会長挨拶

臨床検査標準化事業を促進する推進力の役割を果たす

Play an important role as a driving force in promoting Clinical Laboratory Standards in Japan
Greeting from the JCCLS Chairman

会長

公益社団法人
日本臨床検査標準協議会

会長高木 康

 この度、公益社団法人日本臨床検査標準協議会(JCCLS)の令和5~6年度の会長に就任しました。今後2年間、JCCLSのさらなる発展と我が国の臨床検査の標準化の充実に向けて奮励努力するつもりでおります。

 2018年12月1に施行された「医療法等一部を改正する法律」では「検体検査の品質・精度管理」が最重要ポイントであり、単なる「精度管理」から「品質保証」とワンランク広く深い臨床検査の品質が問われる時代となりました。そして、その1として外部精度管理調査への受検が(努力)義務化されました。現在、我が国では日本医師会(日医)や日本臨床衛生検査技師会(日臨技)主催の外部精度管理調査が実施され、大きな成果を挙げています。しかし、これらの外部精度管理調査では参加費用と参加項目等に問題があり、小規模検査施設では参加できていない状況にあります。これら小規模施設では限られた血液学検査や生化学検査を簡便な装置で実施しており、廉価で限定的な調査項目での外部精度管理調査を希望しているようです。このため、JCCLSでは令和4年度から小規模検査室を対象とした外部精度管理を実施することにしました。令和4年度は調査実施の周知が十分でないこともあり、110超施設の参加に留まりました。調査成績は思ったより優良であり、小規模施設であっても精確な検査成績を患者・医師へ返却できていることが確認できました。今年度は早い時期に実施調査内容の詳細をアナウンスして、さらに多くの施設が参加してくださるように周知を図りたいと考えています。
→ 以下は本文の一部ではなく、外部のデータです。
`config.mk`:
```
export PLATFORM = sky130hd
export DESIGN_NAME = tpw_timer
export DESIGN_NICKNAME = d
export VERILOG_FILES = /design/src/tpw_pkg.sv /design/src/tpw_link_if.sv /design/src/tpw_src_div.sv /design/src/tpw_in_filter.sv /design/src/tpw_timer.sv
export VERILOG_INCLUDE_DIRS = /design/src /design/src/src
export SDC_FILE = /design/constraint.sdc
export NUM_CORES = 1
export LEC_CHECK = 0
export ABC_CLOCK_PERIOD_IN_PS = 5850
export BUFFER_PORTS_ARGS = -buffer_cell sky130_fd_sc_hd__buf_4
export CORE_ASPECT_RATIO = 0.75
export CORE_MARGIN = 2
export CORE_UTILIZATION = 60
export CTS_CLUSTER_SIZE = 16
export DETAILED_ROUTE_END_ITERATION = 10
export GPL_TIMING_DRIVEN = 0
export PLACE_DENSITY_LB_ADDON = 0.08
export SKIP_CTS_REPAIR_TIMING = 1
export SYNTH_ARGS = -nofsm -noshare
export SYNTH_HDL_FRONTEND = slang
export SYNTH_SLANG_ARGS = --single-unit
```
`constraint.sdc`:
```
create_clock -name clk_in -period 5.85 [get_ports clk_in]
set_clock_uncertainty 0.15 [all_clocks]
set_input_delay 0.2925 -clock clk_in [delete_from_list [all_inputs] [get_ports clk_in]]
set_output_delay 0.2925 -clock clk_in [all_outputs]
set_load 0.02 [all_outputs]
```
 厚生労働省に令和4年度の調査結果をご報告した際に、「医療DX(Digital Transformation)」の今後の発展のお話しがありました。情報の共有化の1つである電子カルテ情報の標準化等が重要であり、過去の検査結果のチェックが可能となることで、負担の大きい重複検査がなくなり、生活習慣病等に関連する検査結果をいつでも自分確認できるとしています。そして、」重複検査を削減するには検査値の均霑化が重要であり、この状況の把握には外部精度管理調査が有効な手段となります。

 2014年の医療施設調査によれば、病院(8,493施設)のうち検査の一部委託は6,269施設(73.8%)、一般診療所(100,461施設)のうち一部委託は3,7371施設(37.2%)とのことです。したがって、病院と一般診療合わせて43,640施設は自施設で臨床検査を実施していることになります。日医や日臨技外部精度管理調査での参加施設数は4,000程度ですから、約40,000施設では検査の精度について検証されていないことになります。これら施設ではJCCLSの小規模検査室を対象とする外部精度管理が必要であり、適切な評価を行う事で、検査の改善を図ることができると考えます。需要が極めて高いことが実感されました。

 JCCLSは、①標準物質の研究開発事業、②臨床検査方法等のガイドライン(指針)等の策定、③臨床検査の標準化に関する情報提供、④臨床検査の標準化に関する事業への共同・協力等の4つの事業は今後も継続して実施しますが、外部精度管理調査事業にも傾注する必要性を実感しています。評価は第三者機関が行う事が基本であり、公益化されたJCCLSが果たす役割は今まで以上に大きくなると思います。今後も我が国の臨床検査の標準化を担う中核組織として事業を展開するつもりでおります。ご支援・ご鞭撻のほどよろしくお願いいたします。